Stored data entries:

------------------------------------------------------------

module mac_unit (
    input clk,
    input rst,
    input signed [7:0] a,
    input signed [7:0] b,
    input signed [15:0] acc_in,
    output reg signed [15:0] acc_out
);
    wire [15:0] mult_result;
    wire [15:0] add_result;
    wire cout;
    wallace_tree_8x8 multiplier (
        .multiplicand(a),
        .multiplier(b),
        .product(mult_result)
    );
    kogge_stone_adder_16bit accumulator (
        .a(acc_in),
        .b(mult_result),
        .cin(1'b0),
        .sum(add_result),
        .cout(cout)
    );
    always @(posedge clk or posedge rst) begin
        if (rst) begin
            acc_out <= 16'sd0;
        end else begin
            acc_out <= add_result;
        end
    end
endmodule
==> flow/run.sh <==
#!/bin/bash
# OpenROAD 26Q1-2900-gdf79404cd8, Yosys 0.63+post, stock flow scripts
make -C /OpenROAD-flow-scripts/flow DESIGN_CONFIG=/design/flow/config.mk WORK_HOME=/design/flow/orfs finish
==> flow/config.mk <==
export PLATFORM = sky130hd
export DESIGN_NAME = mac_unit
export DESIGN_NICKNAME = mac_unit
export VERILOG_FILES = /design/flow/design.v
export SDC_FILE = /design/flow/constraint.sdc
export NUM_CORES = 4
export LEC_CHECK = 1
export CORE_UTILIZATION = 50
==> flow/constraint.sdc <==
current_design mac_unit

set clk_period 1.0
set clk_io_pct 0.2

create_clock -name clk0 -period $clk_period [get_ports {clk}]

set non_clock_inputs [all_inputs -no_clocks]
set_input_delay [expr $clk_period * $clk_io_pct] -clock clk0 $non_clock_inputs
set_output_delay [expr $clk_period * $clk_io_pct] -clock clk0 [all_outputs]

------------------------------------------------------------

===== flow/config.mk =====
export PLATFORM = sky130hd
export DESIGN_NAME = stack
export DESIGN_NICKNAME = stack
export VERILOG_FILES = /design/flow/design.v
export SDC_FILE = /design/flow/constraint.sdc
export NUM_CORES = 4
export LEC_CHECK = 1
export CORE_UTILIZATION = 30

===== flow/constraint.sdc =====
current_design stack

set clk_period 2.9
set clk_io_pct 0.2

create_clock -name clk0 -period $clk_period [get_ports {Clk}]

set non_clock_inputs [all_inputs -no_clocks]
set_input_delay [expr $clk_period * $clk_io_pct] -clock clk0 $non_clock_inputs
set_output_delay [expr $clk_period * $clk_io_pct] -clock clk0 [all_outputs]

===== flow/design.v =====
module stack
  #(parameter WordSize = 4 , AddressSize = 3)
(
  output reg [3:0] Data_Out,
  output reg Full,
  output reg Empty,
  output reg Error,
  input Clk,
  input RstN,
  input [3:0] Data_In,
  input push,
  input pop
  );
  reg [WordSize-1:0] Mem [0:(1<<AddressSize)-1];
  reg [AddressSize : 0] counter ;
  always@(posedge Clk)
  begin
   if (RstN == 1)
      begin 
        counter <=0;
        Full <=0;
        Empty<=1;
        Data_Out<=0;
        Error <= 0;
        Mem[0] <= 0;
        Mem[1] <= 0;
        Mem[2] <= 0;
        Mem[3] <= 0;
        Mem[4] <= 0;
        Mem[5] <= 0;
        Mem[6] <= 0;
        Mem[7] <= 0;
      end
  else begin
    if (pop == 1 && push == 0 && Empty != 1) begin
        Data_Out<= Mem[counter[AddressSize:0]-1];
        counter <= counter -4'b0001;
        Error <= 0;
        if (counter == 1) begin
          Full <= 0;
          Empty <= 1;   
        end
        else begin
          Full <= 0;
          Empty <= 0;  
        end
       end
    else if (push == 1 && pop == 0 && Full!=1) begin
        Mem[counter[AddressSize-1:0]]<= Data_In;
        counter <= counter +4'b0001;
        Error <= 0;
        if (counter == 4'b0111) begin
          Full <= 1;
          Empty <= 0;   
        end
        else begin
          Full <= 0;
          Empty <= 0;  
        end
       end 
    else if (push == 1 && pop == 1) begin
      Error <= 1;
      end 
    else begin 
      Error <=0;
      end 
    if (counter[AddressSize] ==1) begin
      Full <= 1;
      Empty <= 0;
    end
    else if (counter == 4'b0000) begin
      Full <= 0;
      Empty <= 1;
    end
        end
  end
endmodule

------------------------------------------------------------

### [EXERCISE AIM]
Extract from the records above the lines from the one containing "Mem[1] <= 0;" to the one containing "if (counter == 4'b0111) begin", both lines included, exactly as they appear and with nothing else.

### [EXERCISE OUTPUT]
        Mem[1] <= 0;
        Mem[2] <= 0;
        Mem[3] <= 0;
        Mem[4] <= 0;
        Mem[5] <= 0;
        Mem[6] <= 0;
        Mem[7] <= 0;
      end
  else begin
    if (pop == 1 && push == 0 && Empty != 1) begin
        Data_Out<= Mem[counter[AddressSize:0]-1];
        counter <= counter -4'b0001;
        Error <= 0;
        if (counter == 1) begin
          Full <= 0;
          Empty <= 1;   
        end
        else begin
          Full <= 0;
          Empty <= 0;  
        end
       end
    else if (push == 1 && pop == 0 && Full!=1) begin
        Mem[counter[AddressSize-1:0]]<= Data_In;
        counter <= counter +4'b0001;
        Error <= 0;
        if (counter == 4'b0111) begin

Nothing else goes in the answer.